UNITED STATES DISTRICT COURT CENTRAL DISTRICT OF ILLINOIS SPRINGFIELD DIVISION
RODOLFO CERRITOS, ) Plaintiff, ) ) v. ) Case No. 23-cv-03027 ) CHRIS ROBEEN et al., ) Defendants. )
ORDER COLLEEN R. LAWLESS, United States District Judge: Before the Court for screening is a Complaint (Doc. 1) filed under 42 U.S.C § 1983 by Plaintiff Rodolfo Cerritos, who is currently incarcerated at Southwestern Correctional Center. Plaintiff has also filed a Motion for Counsel (Doc. 5). I. Complaint A. Screening Standard The Court must “screen” Plaintiff’s complaint and dismiss any legally insufficient claim or the entire action if warranted. 28 U.S.C. § 1915A. A claim is legally insufficient if it “(1) is frivolous, malicious, or fails to state a claim upon which relief may be granted; or (2) seeks monetary relief from a defendant who is immune from such relief.” Id. In reviewing the complaint, the court accepts the factual allegations as accurate, liberally construing them in the plaintiff’s favor. Turley v. Rednour, 729 F.3d 645, 649 (7th Cir. 2013). However, conclusory statements and labels are insufficient. Enough facts must be provided to “state a claim for relief that is plausible on its face.” Alexander v. United States, 721 F.3d 418, 422 (7th Cir. 2013) (citation omitted). B. Factual Allegations
Plaintiff’s pleading concerns alleged constitutional violations during his imprisonment at Jacksonville Correctional Center. Plaintiff identifies the following Defendants: Warden Cherryle Hinthorne and Healthcare Administrator Chris Robeen. In January 2022, Plaintiff began experiencing tooth pain due to a defective filling. Plaintiff sought dental care on eleven occasions to no avail because Jacksonville did not
have a dentist. From March to June 2022, Plaintiff submitted monthly emergency grievances that Defendants addressed. Over two days in June 2022, Plaintiff ingested thirty 600 milligrams (“mg”) Motrin pills for tooth pain, prompting further diagnostic testing due to the increased medication. In July 2022, Plaintiff took 1000 mg of Tylenol thrice daily for his pain, which was ineffective. On July 7, 2022, a Dentist extracted
Plaintiff’s tooth as the damage could not be repaired. Plaintiff claims that, as a result, he suffers from a “dental disfigurement.” (Doc. 1 at 6.) C. Analysis The Seventh Circuit has clarified that severe tooth decay or abscesses can cause acute medical needs requiring prompt treatment. Dobbey v. Mitchell-Lawshea, 806 F.3d
938, 940 (7th Cir. 2015); see also Berry v. Peterman, 604 F.3d 435, 440 (7th Cir. 2010) (“Tooth decay can constitute an objectively serious medical condition because of pain and the risk of infection.”); Board v. Farnham, 394 F.3d 469, 480 (7th Cir. 2005) (“At the outset, we reiterate our view that dental care is one of the most important medical needs of inmates.” (internal quotation marks omitted)).

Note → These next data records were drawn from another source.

## v16
==> flow/design.v (excerpt) <==
module maxfinder(clk, rst, start, x1, x2, x3, x4, eps, done, result);
input clk, start, rst;
input [4:0] x1, x2, x3, x4, eps;
output done;
output [4:0] result;
wire wen, wenep, sel, zer;
DataPath datapath(clk, rst, x1, x2, x3, x4, eps, wen, wenep, sel, zer, result);
controller con(clk, rst, start, zer, wen, wenep, sel, done);
endmodule
Size: about 1500 cells after synthesis, ~120 flip-flops, ~34 I/O pins, ~13000 um^2 of cells after synthesis.
export LEC_CHECK = 0
export ABC_AREA = 1
export CAP_MARGIN = 15
export CELL_PAD_IN_SITES_GLOBAL_PLACEMENT = 0
export CORE_ASPECT_RATIO = 0.92
export CORE_MARGIN = 2
export CORE_UTILIZATION = 72
export CTS_CLUSTER_DIAMETER = 48
export CTS_CLUSTER_SIZE = 14
export GPL_ROUTABILITY_DRIVEN = 1
export MAX_ROUTING_LAYER = met4
export MIN_ROUTING_LAYER = met1
export PLACE_DENSITY_LB_ADDON = 0.19
export SETUP_SLACK_MARGIN = 1.27
export SLEW_MARGIN = 20
export TNS_END_PERCENT = 10
create_clock -name core_clock -period 5.07 [get_ports {clk}]
run.sh (not shown) runs the stock make flow with config.mk's settings and CLKGATE_MAP_FILE=.
| v16 | all stages done | FAIL | setup timing |
Changes in v8 relative to v16:
# v16
export LEC_CHECK = 0
export ABC_AREA = 1
export CAP_MARGIN = 15
export CELL_PAD_IN_SITES_GLOBAL_PLACEMENT = 0
export CORE_ASPECT_RATIO = 0.92
export CORE_MARGIN = 2
export CORE_UTILIZATION = 72
export CTS_CLUSTER_DIAMETER = 48
export CTS_CLUSTER_SIZE = 14
export GPL_ROUTABILITY_DRIVEN = 1
export MAX_ROUTING_LAYER = met4
export MIN_ROUTING_LAYER = met1
export PLACE_DENSITY_LB_ADDON = 0.19
export SETUP_SLACK_MARGIN = 1.27
export SLEW_MARGIN = 20
export TNS_END_PERCENT = 10
create_clock -name core_clock -period 5.07 [get_ports {clk}]
# v8
export LEC_CHECK = 0
export ABC_AREA = 1
export CAP_MARGIN = 15
export CELL_PAD_IN_SITES_GLOBAL_PLACEMENT = 0
export CORE_ASPECT_RATIO = 1.75
export CORE_MARGIN = 2
export CORE_UTILIZATION = 71
export CTS_CLUSTER_DIAMETER = 48
export CTS_CLUSTER_SIZE = 80
export GPL_ROUTABILITY_DRIVEN = 1
export MAX_ROUTING_LAYER = met5
export MIN_ROUTING_LAYER = met1
export PLACE_DENSITY = 0.38
export SETUP_SLACK_MARGIN = 1.27
export SLEW_MARGIN = 20
export TNS_END_PERCENT = 10
create_clock -name core_clock -period 5.07 [get_ports {clk}]
Notes after the runs:
Final total power went down by a little under 10% going from v16 to v8.
Every stage of v8 finished as expected; the final checks, on the other hand, flagged setup timing, which means the layout fails.
Diff v16 -> v8: overall track demand over capacity in global routing shrank by 8.3 points; worst slack on hold paths held steady.
Cell area | v8 vs v16 | v8 larger
Input changes introduced in v35 (baseline for comparison: v8):
# v8
export LEC_CHECK = 0
export ABC_AREA = 1
export CAP_MARGIN = 15
export CELL_PAD_IN_SITES_GLOBAL_PLACEMENT = 0
export CORE_ASPECT_RATIO = 1.75
export CORE_MARGIN = 2
export CORE_UTILIZATION = 71
export CTS_CLUSTER_DIAMETER = 48
export CTS_CLUSTER_SIZE = 80
export GPL_ROUTABILITY_DRIVEN = 1
export MAX_ROUTING_LAYER = met5
export MIN_ROUTING_LAYER = met1
export PLACE_DENSITY = 0.38
export SETUP_SLACK_MARGIN = 1.27
export SLEW_MARGIN = 20
export TNS_END_PERCENT = 10
create_clock -name core_clock -period 5.07 [get_ports {clk}]
# v35
export LEC_CHECK = 0
export CAP_MARGIN = 20
export CORE_MARGIN = 2
export CORE_UTILIZATION = 40
export SLEW_MARGIN = 20
create_clock -name core_clock -period 9.0 [get_ports {clk}]
==> results <==
v35 reached the end of the flow, and the finished layout is clean on the timing, DRC and antenna checks.
Delta (v35 minus v8): die area up about 70%, via count of the first global-routing pass down 1563.
Going from v8 to v35, internal power of the cells fell about 60%, cell area has decreased.
Modified inputs, v40 compared to v35
# v35
export LEC_CHECK = 0
export CAP_MARGIN = 20
export CORE_MARGIN = 2
export CORE_UTILIZATION = 40
export SLEW_MARGIN = 20
create_clock -name core_clock -period 9.0 [get_ports {clk}]
# v40
export LEC_CHECK = 0
export CAP_MARGIN = 10
export CORE_MARGIN = 9
export CORE_UTILIZATION = 40
export CTS_CLUSTER_SIZE = 11
export GPL_TIMING_DRIVEN = 0
export MIN_ROUTING_LAYER = met2
export SLEW_MARGIN = 10
create_clock -name core_clock -period 9.0 [get_ports {clk}]
Notes after the runs:
Comparing proportion of cell area occupied by multi-input gates for v40 and v35, the smaller number came from v40.
Compared with v35, total power in v40 increased by a few percent.
Count of clock-buffer cells in the layout: v35 vs v40 identical
Lower wire length on met2 was reported by v35, not v40.
On worst path setup slack after routing: v40 sits below v35.
From v35 to v40 the numbers moved as follows: design area rose 1.0%; setup slack after placement fell 270 ps.
v40 ends up with a total detailed-routing wirelength that is 4400 um higher than in v35.
For clock-pin slew of the registers on the worst-case setup and hold paths, v35 and v40 come out practically identical.
What v37 does differently from v40 at the input level:
# v40
export LEC_CHECK = 0
export CAP_MARGIN = 10
export CORE_MARGIN = 9
export CORE_UTILIZATION = 40
export CTS_CLUSTER_SIZE = 11
export GPL_TIMING_DRIVEN = 0
export MIN_ROUTING_LAYER = met2
export SLEW_MARGIN = 10
create_clock -name core_clock -period 9.0 [get_ports {clk}]
# v37
export LEC_CHECK = 0
export CAP_MARGIN = 10
export CORE_MARGIN = 9
export CORE_UTILIZATION = 15
export CTS_CLUSTER_DIAMETER = 95
export CTS_CLUSTER_SIZE = 11
export GPL_TIMING_DRIVEN = 0
export MIN_ROUTING_LAYER = met1
export SLEW_MARGIN = 10
create_clock -name core_clock -period 9.0 [get_ports {clk}]
Notes after the runs:
Compared with v40, in v37 number of DRC markers after the initial detailed-route iteration lost 1315; sequential power barely changed. Relative to v40, the initial antenna violation count of v37 is higher by 2. Changes observed in v37 relative to v40: post-route clock skew decreased by 3.8 ps relative to the old numbers, setup slack of the critical path after layout increased by 190 ps relative to the old numbers. v37 vs v40: total wire length after detailed routing down by a few percent.
Power is estimated from default activity; no workload was simulated.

Plaintiff asserts that Defendants Hinthorne and Robeen were aware of his severe dental needs through the many grievances he submitted that Defendants processed, which the Court concludes is sufficient to state a deliberate indifference claim for lack of timely dental care. See Perez v. Fenoglio, 792 F.3d 768, 781–82 (7th Cir. 2015) (“An inmate’s correspondence to a prison administrator may . . . establish a basis for personal liability under § 1983 where that correspondence provides sufficient knowledge of a
constitutional deprivation.”). Thus, the Court concludes that Plaintiff’s account, taken as accurate, is enough to state a deliberate indifference claim against Defendants Hinthorne and Robeen for lack of timely dental care. The Court notes that Plaintiff also seeks to proceed on a claim that Defendant Robeen violated his rights under the Health Insurance Portability and Accountability
Act (“HIPPA”). However, HIPPA does not confer a private right of action or rights enforceable in a § 1983 action. Stewart v. Parkview Hosp., 940 F.3d 1013, 1015 (7th Cir. 2019); see also Acara v. Banks, 470 F.3d 569, 570–72 (5th Cir. 2006); Dodd v. Jones, 623 F.3d 563, 569 (8th Cir. 2010); Seaton v. Mayberg, 610 F.3d 530, 533 (9th Cir. 2010); Wilkerson v. Shinseki, 606 F.3d 1256, 1267 n.4 (10th Cir. 2010). Thus, Plaintiff’s HIPPA allegation fails
to state a plausible claim for relief. II. Recruitment of Counsel Plaintiff has no constitutional right to counsel, and the Court cannot require an attorney to accept pro bono appointments in civil cases. The most the Court can do is ask for volunteer counsel. See Jackson v. County of McLean, 953 F.2d 1070, 1071 (7th Cir. 1992) (holding that although indigent civil litigants have no constitutional right to counsel, a
district court may, in its discretion, request counsel to represent indigent civil litigants in certain circumstances). In considering Plaintiff’s motion for counsel, the Court must ask two questions: “(1) has the indigent plaintiff made a reasonable attempt to obtain counsel or been effectively precluded from doing so; and if so, (2) given the difficulty of the case, does the plaintiff appear competent to litigate it himself?” Pruitt v. Mote, 503 F.3d 647, 654 (7th Cir. 2007).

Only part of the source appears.